==> src/rtl/vsb_pulse_dec.sv <==
module vsb_pulse_dec #(
   parameter int unsigned WIN_LEN = 16,
   parameter int unsigned CNT_W   = 3,
   localparam int unsigned POS_W  = $clog2(WIN_LEN)
) (
   input  logic             busy,
   input  logic [POS_W-1:0] pos,
   input  logic [CNT_W-1:0] count,
   output logic             pulse
);

   localparam logic [POS_W:0] WIN_V = (POS_W+1)'(WIN_LEN);

   logic [POS_W:0] start_tick;
   logic [POS_W:0] pos_x;
   logic [POS_W:0] offset;

   always_comb begin
      start_tick = WIN_V - (POS_W+1)'({count, 1'b0});
      pos_x      = {1'b0, pos};
      offset     = pos_x - start_tick;
      pulse      = busy && (pos_x >= start_tick) && !offset[0];
   end

endmodule
`src/rtl/trap_redirect_pkg.sv`:
```
package trap_redirect_pkg;

  localparam int KIND_W    = 4;
  localparam int NUM_KINDS = 1 << KIND_W;
  localparam int VEC_W     = 14;

  typedef enum logic [KIND_W-1:0] {
    K_RESET  = 4'd0,
    K_INTR   = 4'd1,
    K_IACV   = 4'd2,
    K_IMISS  = 4'd3,
    K_DMISS1 = 4'd4,
    K_DMISS2 = 4'd5,
    K_DPAGE  = 4'd6,
    K_DACV   = 4'd7,
    K_UNALN  = 4'd8,
    K_OPDEC  = 4'd9,
    K_MCHK   = 4'd10,
    K_ARITH  = 4'd11,
    K_IOVF   = 4'd12,
    K_FEN    = 4'd13,
    K_VEN    = 4'd14,
    K_PCALL  = 4'd15
  } kind_e;

  typedef struct packed {
    logic [VEC_W-1:0] vec;
    logic             restart;
    logic             skip;
    logic             unimpl;
  } kind_attr_t;

  function automatic logic [VEC_W-1:0] vec_of(kind_e k);
    case (k)
      K_RESET:          return 14'h0001;
      K_INTR:           return 14'h0101;
      K_IACV:           return 14'h0081;
      K_IMISS:          return 14'h0181;
      K_DMISS1:         return 14'h0201;
      K_DMISS2:         return 14'h0281;
      K_DPAGE, K_DACV:  return 14'h0381;
      K_UNALN:          return 14'h0301;
      K_OPDEC:          return 14'h0481;
      K_MCHK:           return 14'h0401;
      K_ARITH, K_IOVF:  return 14'h0501;
      K_FEN, K_VEN:     return 14'h0581;
      K_PCALL:          return 14'h2001;
      default:          return 14'h0001;
    endcase
  endfunction

  function automatic logic restart_of(kind_e k);
    return (k == K_RESET) || (k == K_IACV) || (k == K_IMISS);
  endfunction

  function automatic logic skip_of(kind_e k);
    return (k == K_IOVF) || (k == K_PCALL);
  endfunction

  function automatic kind_attr_t attr_of(kind_e k);
    kind_attr_t a;
    a.vec     = vec_of(k);
    a.restart = restart_of(k);
    a.skip    = skip_of(k);
    a.unimpl  = (k == K_ARITH);
    return a;
  endfunction

endpackage

```
`src/rtl/trap_kind_decode.sv`:
```
module trap_kind_decode
  import trap_redirect_pkg::*;
(
  input  logic [KIND_W-1:0] kind,
  output kind_attr_t        attr
);

  always_comb attr = attr_of(kind_e'(kind));

  always_comb begin
    assert_vec_odd_R2: assert (attr.vec[0] == 1'b1);
    assert_flag_excl_R8: assert (!(attr.unimpl && (attr.skip || attr.restart)));
  end

endmodule

```
`src/rtl/trap_epc_unit.sv`:
```
module trap_epc_unit #(
  parameter int PC_W     = 32,
  parameter int INSN_BYT = 4
) (
  input  logic            clk,
  input  logic            rst,
  input  logic            take,
  input  logic [PC_W-1:0] cur_pc,
  input  logic            restart,
  input  logic            skip,
  output logic [PC_W-1:0] epc_q
);

  localparam logic [PC_W-1:0] STEP = PC_W'(INSN_BYT);

  function automatic logic [PC_W-1:0] advance(logic [PC_W-1:0] a);
    return a + STEP;
  endfunction

  logic            cap_en;
  logic            adv_en;
  logic [PC_W-1:0] captured;
  logic [PC_W-1:0] epc_d;

  assign cap_en   = take && (restart || (cur_pc[1:0] == 2'b00));
  assign adv_en   = take && skip;
  assign captured = cap_en ? cur_pc : epc_q;

  always_comb epc_d = adv_en ? advance(captured) : captured;

  always_ff @(posedge clk) begin
    if (rst) epc_q <= '0;
    else     epc_q <= epc_d;
  end

  assert_hold_R9: assert property (@(posedge clk) disable iff (rst)
    !take |=> $stable(epc_q));
  assert_capture_R5: assert property (@(posedge clk) disable iff (rst)
    (take && !skip && (restart || cur_pc[1:0] == 2'b00)) |=> (epc_q == $past(cur_pc)));
  assert_nocap_R5: assert property (@(posedge clk) disable iff (rst)
    (take && !skip && !restart && cur_pc[1:0] != 2'b00) |=> $stable(epc_q));
  assert_skip_old_R6: assert property (@(posedge clk) disable iff (rst)
    (take && skip && !restart && cur_pc[1:0] != 2'b00) |=> (epc_q - $past(epc_q) == STEP));

endmodule

```
`src/rtl/trap_event_counters.sv`:
```
module trap_event_counters #(
  parameter int CNT_W  = 16,
  parameter int NUM    = 16,
  localparam int SEL_W = $clog2(NUM)
) (
  input  logic             clk,
  input  logic             rst,
  input  logic             take,
  input  logic [SEL_W-1:0] kind,
  input  logic [SEL_W-1:0] sel,
  output logic [CNT_W-1:0] val
);

  logic [CNT_W-1:0] cnt [NUM];
  logic [NUM-1:0]   hit;

  for (genvar i = 0; i < NUM; i++) begin : g_cnt
    assign hit[i] = take && (kind == SEL_W'(i));

    always_ff @(posedge clk) begin
      if (rst)         cnt[i] <= '0;
      else if (hit[i]) cnt[i] <= cnt[i] + 1'b1;
    end

    assert_inc_R7: assert property (@(posedge clk) disable iff (rst)
      hit[i] |=> (cnt[i] == CNT_W'($past(cnt[i]) + 1)));
    assert_keep_R7: assert property (@(posedge clk) disable iff (rst)
      !hit[i] |=> $stable(cnt[i]));
  end

  assign val = cnt[sel];

  assert_onehit_R7: assert property (@(posedge clk) disable iff (rst) $onehot0(hit));

endmodule

```
`src/rtl/trap_redirect.sv`:
```
module trap_redirect
  import trap_redirect_pkg::*;
#(
  parameter int              PC_W     = 32,
  parameter int              CNT_W    = 16,
  parameter logic [PC_W-1:0] BASE_RST = 32'h0000_8000
) (
  input  logic              clk,
  input  logic              rst,
  input  logic              flt_valid,
  input  logic [KIND_W-1:0] flt_kind,
  input  logic [PC_W-1:0]   cur_pc,
  input  logic              base_wr_en,
  input  logic [PC_W-1:0]   base_wr_data,
  input  logic [KIND_W-1:0] cnt_sel,
  output logic [PC_W-1:0]   base_val,
  output logic [PC_W-1:0]   epc_val,
  output logic [CNT_W-1:0]  cnt_val,
  output logic              redir_valid,
  output logic [PC_W-1:0]   redir_pc,
  output logic              unimpl_err
);

  localparam logic [PC_W-1:0] RESET_TGT = BASE_RST + PC_W'(vec_of(K_RESET));

  function automatic logic [PC_W-1:0] target(logic [PC_W-1:0] b, logic [VEC_W-1:0] v);
    return b + PC_W'(v);
  endfunction

  kind_attr_t      attr;
  logic            take;
  logic            arith_req;
  logic [PC_W-1:0] base_q;

  trap_kind_decode u_dec (.kind(flt_kind), .attr(attr));

  assign take      = flt_valid && !attr.unimpl;
  assign arith_req = flt_valid && attr.unimpl;

  always_ff @(posedge clk) begin
    if (rst)             base_q <= BASE_RST;
    else if (base_wr_en) base_q <= base_wr_data;
  end

  always_ff @(posedge clk) begin
    if (rst) begin
      redir_valid <= 1'b1;
      redir_pc    <= RESET_TGT;
      unimpl_err  <= 1'b0;
    end else begin
      redir_valid <= take;
      if (take) redir_pc <= target(base_q, attr.vec);
      if (arith_req) unimpl_err <= 1'b1;
    end
  end

  trap_epc_unit #(.PC_W(PC_W), .INSN_BYT(4)) u_epc (
    .clk(clk), .rst(rst), .take(take), .cur_pc(cur_pc),
    .restart(attr.restart), .skip(attr.skip), .epc_q(epc_val)
  );

  trap_event_counters #(.CNT_W(CNT_W), .NUM(NUM_KINDS)) u_cnt (
    .clk(clk), .rst(rst), .take(take), .kind(flt_kind),
    .sel(cnt_sel), .val(cnt_val)
  );

  assign base_val = base_q;

  assert_reset_tgt_R1: assert property (@(posedge clk)
    rst |=> (redir_valid && redir_pc == RESET_TGT && !unimpl_err));
  assert_pulse_R3: assert property (@(posedge clk) disable iff (rst)
    !take |=> !redir_valid);
  assert_fire_R3: assert property (@(posedge clk) disable iff (rst)
    take |=> redir_valid);
  assert_oldbase_R4: assert property (@(posedge clk) disable iff (rst)
    (take && base_wr_en) |=> (redir_pc - $past(base_q) == PC_W'($past(attr.vec))));
  assert_basewr_R4: assert property (@(posedge clk) disable iff (rst)
    base_wr_en |=> (base_val == $past(base_wr_data)));
  assert_arith_R8: assert property (@(posedge clk) disable iff (rst)
    arith_req |=> (!redir_valid && unimpl_err));
  assert_sticky_R8: assert property (@(posedge clk) disable iff (rst)
    unimpl_err |=> unimpl_err);

endmodule

```
`config.mk`:
```
export PLATFORM = sky130hd
export DESIGN_NAME = trap_redirect
export DESIGN_NICKNAME = d
export VERILOG_FILES = /design/src/rtl/trap_redirect_pkg.sv /design/src/rtl/trap_kind_decode.sv /design/src/rtl/trap_epc_unit.sv /design/src/rtl/trap_event_counters.sv /design/src/rtl/trap_redirect.sv
export SDC_FILE = /design/constraint.sdc
export NUM_CORES = 1
export LEC_CHECK = 0
export BUFFER_PORTS_ARGS = -buffer_cell sky130_fd_sc_hd__buf_2
export CAP_MARGIN = 20
export CORE_ASPECT_RATIO = 0.7
export CORE_MARGIN = 2
export CORE_UTILIZATION = 41
export CTS_CLUSTER_DIAMETER = 150
export DETAILED_ROUTE_END_ITERATION = 10
export GPL_ROUTABILITY_DRIVEN = 0
export HOLD_SLACK_MARGIN = 0.03
export SYNTH_ARGS = -nofsm -noshare
export SYNTH_HDL_FRONTEND = slang
export SYNTH_SLANG_ARGS = --single-unit
export TNS_END_PERCENT = 100
```
`constraint.sdc`:
```
create_clock -name clk -period 6.1 [get_ports clk]
set_input_delay 0.61 -clock clk [delete_from_list [all_inputs] [get_ports clk]]
set_output_delay 0.61 -clock clk [all_outputs]
set_load 0.01 [all_outputs]
```
Word-level counts from Yosys, hierarchy flattened
Memory sizes are Yosys's and may differ from the RTL's. Index checks and enable logic that the tools add are counted.

Output and inout port bits: 114. Register bits: 98. Bits in read-only memories: 80. Logic and storage cells: 151. RAM bits: 256. Input port bits: 76. Memories kept: 2.

Add/sub/neg operators: 18. Equal/unequal tests: 15. Bitwise gates (word level): 16. Multiplexer cells: 68. Reduce and logical (&&, ||, !) cells: 27.

Memory list: u_cnt.cnt (words 16, bits a word 16, read ports 17, clocked after memory_dff 0, write ports 16, line trap_event_counters.sv:14) `logic [CNT_W-1:0] cnt [NUM];`; (no name shown) (words 16, bits a word 5, read ports 1, clocked after memory_dff 0, write ports 0, line trap_redirect_pkg.sv:34) `case (k)`.

Operator list (number): 16-bit by 1-bit adder with 16-bit output (second input constant) (16); 16-bit two-way mux (16); 32-bit two-way mux (2); 1-bit two-way mux (50); 32-bit by 14-bit adder with 32-bit output (1); 32-bit by 3-bit adder with 32-bit output (second input constant) (1); 4-bit == test (second input constant) (8); 1-bit logical AND (20); 4-bit by 3-bit == test with 1-bit output (second input constant) (4); 1-bit bitwise OR (16); 4-bit by 2-bit == test with 1-bit output (second input constant) (2); 4-bit by 1-bit == test with 1-bit output (second input constant) (1); 4-bit zero test (1); 1-bit logical OR (4); 2-bit zero test (1); 1-bit zero test (1).

Longest topological paths before layout
Gate-level depths: netlist of the first run.

Depth in word-level cells: 8. Gate-level depth with buffers: 16. Gate-level depth less buffers: 14.

Modules after synthesis
A second synthesis of the first run with hierarchy kept.

Cell total of the unflattened synthesis: 2118. Area, all modules: 21470.6 µm².

Modules (own cells, without submodules): trap_event_counters (area an instance 15403.5 µm², times used 1, seq. area each 7687.4 µm², cells an instance 1395); trap_redirect (area an instance 3462.1 µm², times used 1, seq. area each 1321.3 µm², cells an instance 398); trap_epc_unit (area an instance 2309.7 µm², times used 1, seq. area each 640.6 µm², cells an instance 289); trap_kind_decode (area an instance 295.3 µm², times used 1, seq. area each 0.0 µm², cells an instance 36).

Worst setup path after synthesis of the first run
OpenSTA, ideal clock, no wires.

Path type: input to register. Start: in flt_kind[0]. End: reg redir_pc[26]. Buffers on the path: 0. Library setup time: 0.133 ns. Required time: 5.967 ns. Stages: 10. Setup slack: 3.010 ns. Arrival time: 2.958 ns. Cells stage by stage: inv_1 > ha_1 > mux4_2 > ha_1 > nand3_1 > o21ai_0 > a21oi_1 > nor4b_1 > xnor2_1 > a21oi_1.

Word-level cells in the longest chain between the ends: 3. Elaborated cells between the ends (all ways): 5. Classes of those cells: add/sub (1); eq/ne (1); reduce/logical (2); memory (1).

RTL lines: start: declaration (line trap_redirect.sv:11) `input logic [KIND_W-1:0] flt_kind,`; branches (longest 3 deep; another with 32-bit by 14-bit adder with 32-bit output); end signal: assignment (line trap_redirect.sv:52) `if (take) redir_pc <= target(base_q, attr.vec);`; end: declaration (line trap_redirect.sv:20) `output logic [PC_W-1:0] redir_pc,`.

Parallel ways; which one is timed is not known. A chain may end at the register's enable or synchronous reset.

Worst setup path in the final report of the first run
Start: in cnt_sel[1]. End: out cnt_val[0].

Word-level cells in the longest chain between the ends: 1.

RTL lines: start: declaration (line trap_redirect.sv:15) `input logic [KIND_W-1:0] cnt_sel,`; memory 16 x 16 bit; end: declaration (line trap_redirect.sv:18) `output logic [CNT_W-1:0] cnt_val,`.

Every way passes these cells.

==> results of run 1 <==
cells in the mapped netlist, drive strengths merged (28+ instances only):
cell,count
ha,28
mux4,81
mux2i,49
clkbuf,45
or3,29
nor2,307
and3,81
nand3,126
xnor2,94
a21oi,71
buf,32
o21ai,73
xor2,129
nand2,139
edfxtp,256
inv,35
nand4,57
dfxtp,98
power groups by stage:
stage	clock (mW)	combinational (mW)	sequential, mW
6_report	2.46	0.584	2.83
3_5_place_dp	0	0.579	2.88
3_3_place_gp	0	0.572	2.88
5_1_grt	2.62	0.633	2.85
4_1_cts	2.53	0.582	2.83
2_1_floorplan	0	0.361	2.85
layer usage:
layer / vias to the layer above / global-route usage
li1: 7196 / -
met1: 7585 / 0.3284
met2: 485 / 0.3170
met3: 76 / 0.03756
met4: 0 / 0.05726
met5: - / 0
area by class of cell:
type	count	area, µm²
fillers	4442	24990
well taps	621	777.0
multi-input cells	1411	9793
repair buffers	208	1134
clock inverters	24	237.7
diodes	2	5.005
inverters	35	131.4
flip-flops and latches	354	9649
clock buffers	46	1066
state kept, by name, summed over array words and instances, names as in the netlist:
name,count
unimpl_err,1
redir_valid,1
u_cnt.cnt,256
redir_pc,32
u_epc.epc_q,32
base_val,32
worst register-to-register path: stages, from the launching register on:
cell and delay (ns):
dfxtp_1 0.46, ha_1 0.27, nand4_1 0.16, o21ai_0 0.39
a21oi_1 0.36, nor4b_1 0.46, xnor2_1 0.17, a21oi_1 0.08
cells in the final DEF, fill, tap and decap left out, types with 28 or more instances in the layout:
cell type / count
ha_1: 28
o21ai_0: 57
xnor2_1: 94
nand3_1: 126
xor2_1: 129
a21oi_1: 71
buf_2: 187
nor2_1: 306
mux4_2: 81
nand2_1: 138
and3_1: 81
edfxtp_1: 256
mux2i_1: 49
or3_1: 29
clkbuf_16: 42
inv_1: 35
dfxtp_1: 98
nand4_1: 57
metrics by stage:
stage,instance area (µm²),utilization,instances
after global routing,22790,0.4770,2700
after CTS,22730,0.4758,2697
final,22790,0.4770,2701
after global placement,21430,0.4485,2627
after floorplan,19890,-,1877
after detailed placement,21430,0.4485,2627
cells by family (layout without fill, tap and decap cells):
logic type	after synthesis	in the layout	share of synthesized area
buffers and inverters	112	313	0.02296
other	1	18	0.0001891
adders and majority gates	28	28	0.01766
and+or+nand+nor	805	805	0.1922
muxes	138	138	0.1212
AOI/OAI and AO/OA	201	201	0.06081
xor gates and xnor gates	223	223	0.09847
DFF	354	354	0.4865
worst max-delay path by stage:
stage | startpoint | endpoint | cells after the start
2_1_floorplan | flt_kind[0] | redir_pc[26]$_SDFFE_PP0N_ | 10
5_1_grt | flt_kind[0] | u_epc.epc_q[14]$_SDFF_PP0_ | 13
3_5_place_dp | flt_kind[0] | u_epc.epc_q[24]$_SDFF_PP0_ | 13
4_1_cts | cnt_sel[1] | cnt_val[0] | 5
3_3_place_gp | flt_kind[0] | u_epc.epc_q[24]$_SDFF_PP0_ | 13
6_report | cnt_sel[1] | cnt_val[0] | 5
==> metrics.md, run 1 <==
| Metric | Value |
|---|---|
| Leading area contributor after synthesis | `edfxtp_1` |
| First-pass GRT wire length | `84740 µm` |
| CP delay by family, top | `buffers and inverters` |
| Pwr Density | `257.9 nW/µm²` |
| Max-slew headroom | `0.2745` |
| Worst reg2reg startpoint | `base_val[1]$_SDFFE_PP0P_` |
| Crit end category | `output port` |
| 1st-iter DRT viols | `1364` |
| Lkg Pwr | `8.256 nW` |
| DPL Wire Length | `40300 µm` |
| Number of global-route vias before repair | `14540` |
| Top_reg_cell synth | `edfxtp_1` |
| Dpl ws | `1.798 ns` |
| Top cell type's share of synthesized area | `0.3876` |
| Comb pwr share | `0.099` |
| Synth warn | `0` |
| WP data arrival | `3.20 ns` |
| Max_cap viols | `0` |
| Critical path's slowest cell | `buf_4` |
| FFs w/ async S/R, synth | `0` |
| Setup Viol. Count Final | `0` |
| Post-synth EDFFs | `256` |
| Tot Pwr | `5.878 mW` |
| Crit path max fanout | `40` |
| Fmax | `262.5 MHz` |
| Area Growth Syn to Fin | `14.91%` |
| CTS tree | `built` |
| Via count | `15340` |
| Fin crit share | `0.6246` |
| Post-Syn Area | `19840 µm²` |
| Count of different cell masters after synthesis | `64` |
| Wire per inst | `20.15 µm` |
| Met2 WL | `23690 µm` |
| Switching power | `1.505 mW` |
| Die span in x | `266.9 µm` |
| IO Pins | `190` |
| Max-slew violation count | `0` |
| Top sig layer | `met4` |
| RR Endpoint | `redir_pc[26]$_SDFFE_PP0N_` |
| H-tree Lvls | `2` |
| Tmin final | `3.810 ns` |
| Met3 wire length | `4351 µm` |
| Tot GR Track Use | `0.2164` |
| Worst hold path depth | `3` |
| CTS buffer count | `39` |
| Clk pin slew, worst setup/hold paths | `0.06 ns` |
| Clock Tree Buf Depth | `3` |
| Largest net degree at the start of global routing | `98` |
| Antenna violations before repair | `2` |
| TNS Setup | `0 ns` |
| CP max stage delay | `0.64 ns` |
| FF-to-FF setup slack | `3.59 ns` |
| Worst skew pair latency | `0.56 ns` |
| Fin. Hold Viols | `0` |
| Hold path startpoint | `base_wr_data[15]` |
| Metal-1 WL | `25240 µm` |
| CTS resizes | `0` |
| Clock Sinks | `354` |
| Status | `completed` |
| FF+latch count, synth | `354` |
| Fin worst setup slack | `2.290 ns` |
| Crit start category | `input pin` |
| Final nets | `2153` |
| Final WL | `54440 µm` |
| Hold Buf Count CTS | `0` |
| Worst min path class | `in2reg` |
| Hold_ws | `0.2739 ns` |
| Crit Path Category | `in2out` |
| Port-buffer cells | `189` |
| Postcts setup bufs | `0` |
| Actual slew at the worst max-slew pin | `1.088 ns` |
| RSZ-0062 raised after global routing | `false` |
| Die height | `188.0 µm` |
| Setup Skew | `0.01457 ns` |
| First-pass iteration count of the detailed router | `5` |
| R2r worst-path depth | `7` |
| Avg Inst Size Synth | `10.65 µm²` |
| Internal Power | `4.374 mW` |
| Cell Chain, Critical Path | `buf_2 -> buf_4 -> mux4_2 -> mux4_2 -> buf_2` |
| Clk pwr share | `0.419` |
| Initial Util | `0.4151` |
| Crit path buffers/inverters | `3` |
| Antenna viol nets, final | `0` |
| Fraction of layout cells with a size suffix above 1 | `0.1809` |
| Req. time, crit path | `5.49 ns` |
| Core ar. | `47780 µm²` |
| Worst Hold Endpoint | `base_val[15]$_SDFFE_PP1P_` |
| Synth area leaders | `edfxtp_1 39%, dfxtp_1 9.9%, mux4_2 9.2%, nor2_1 5.8%, xor2_1 5.7%` |
| Root Buffer | `clkbuf_16` |
| Via/cell ratio | `5.680` |
| Mapped Cells | `1862` |
| Flop pwr share | `0.482` |
| Maximum vdd drop | `0.2027 mV` |
| Seq/Total Area, Yosys | `0.4865` |
| # DRC | `0` |
| Switching share of power | `0.2559` |
| Die footprint | `50180 µm²` |
| Cell Rows | `67` |
| Grt ovf | `0` |
No activity file was read; power rests on OpenSTA's default activity.
==> run 2, diff against run 1 <==
Clock period 6.1 ns to 3.7 ns, I/O delays scaled along.
==> metrics.md, run 2 (synthesized netlist as in run 1, its figures left out) <==
| Metric | Value |
|---|---|
| Crit start category | `input pin` |
| Initial Util | `0.4151` |
| Most common cell after layout, fill and taps aside | `nor2_1` |
| Tot Pwr | `9.367 mW` |
| Met2 Use GR | `0.3014` |
| Number of global-route vias before repair | `14290` |
| Max-slew violation count | `0` |
| Hold_ws | `0.07099 ns` |
| IO Pins | `190` |
| Worst min path class | `in2reg` |
| Root Buffer | `clkbuf_16` |
| DPL Wire Length | `40930 µm` |
| Crit path max fanout | `9` |
| Area post-placement | `21520 µm²` |
| Final instance area | `22680 µm²` |
| Antenna violations before repair | `1` |
| Final WL | `55210 µm` |
| Via/cell ratio | `5.697` |
| Cell Rows | `67` |
| TNS Setup | `0 ns` |
| Pwr Density | `412.9 nW/µm²` |
| Clock Sinks | `354` |
| Lkg Pwr | `8.208 nW` |
| Tot GR Track Use | `0.2182` |
| Fmax | `350.4 MHz` |
| Most flop-heavy register | `u_cnt.cnt` |
| # DRC | `0` |
| Actual slew at the worst max-slew pin | `0.9644 ns` |
| Fraction of layout cells with a size suffix above 1 | `0.1795` |
| Fin crit share | `0.7713` |
| Hold Buf Count CTS | `0` |
| Crit end category | `flip-flop` |
| Die span in x | `266.9 µm` |
| First-pass GRT wire length | `85230 µm` |
| Clock Tree Buf Depth | `3` |
| Most frequent cells in the layout | `306 x nor2_1, 256 x edfxtp_1, 187 x buf_2, 138 x nand2_1, 129 x xor2_1` |
| Hold path startpoint | `base_wr_data[11]` |
| Maximum vdd drop | `0.2533 mV` |
| WP data arrival | `3.24 ns` |
| Clk pin slew, worst setup/hold paths | `0.07 ns` |
| Met3 usage | `0.04517` |
| Dpl ws | `0.3604 ns` |
| Setup Viol. Count Final | `0` |
| Die footprint | `50180 µm²` |
| Met1 Usage GRT | `0.3463` |
| Core ar. | `47780 µm²` |
| Max_cap viols | `0` |
| Final nets | `2159` |
| Crit Path Category | `in2reg` |
| Status | `completed` |
| Fin. Hold Viols | `0` |
| CTS tree | `built` |
| Port-buffer cells | `189` |
| Die height | `188.0 µm` |
| CTS buffer count | `38` |
| Worst skew pair latency | `0.54 ns` |
| CP startpoint | `flt_kind[1]` |
| 1st-iter DRT viols | `1498` |
| Postcts setup bufs | `0` |
| Antenna viol nets, final | `0` |
| Via count | `15380` |
| Largest net degree at the start of global routing | `78` |
| FF-to-FF setup slack | `1.17 ns` |
| Setup Skew | `0.02053 ns` |
| First-pass iteration count of the detailed router | `6` |
| Worst reg2reg startpoint | `u_epc.epc_q[6]$_SDFF_PP0_` |
| Max-slew headroom | `0.3571` |
| RSZ-0062 raised after global routing | `false` |
| H-tree Lvls | `2` |
| Tmin final | `2.854 ns` |
| Req. time, crit path | `4.09 ns` |
| Area Growth Syn to Fin | `14.36%` |
| Max FFs per register | `256` |
| CTS resizes | `0` |
| Gr busiest metal | `met1` |
| Grt ovf | `0` |
| Fin worst setup slack | `0.8463 ns` |
| Wire per inst | `20.45 µm` |
[run 2: changes by cell type in the layout (fill, tap and decap cells not counted), sizes merged]
cell,change
diode,-1
clkinv,-4
buf,+7
clkinvlp,-1
bufinv,-2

▶ Activity: Show the lines of the entries that include the string "typedef", copying each in full.

▶ Result for this task:
  typedef enum logic [KIND_W-1:0] {
  typedef struct packed {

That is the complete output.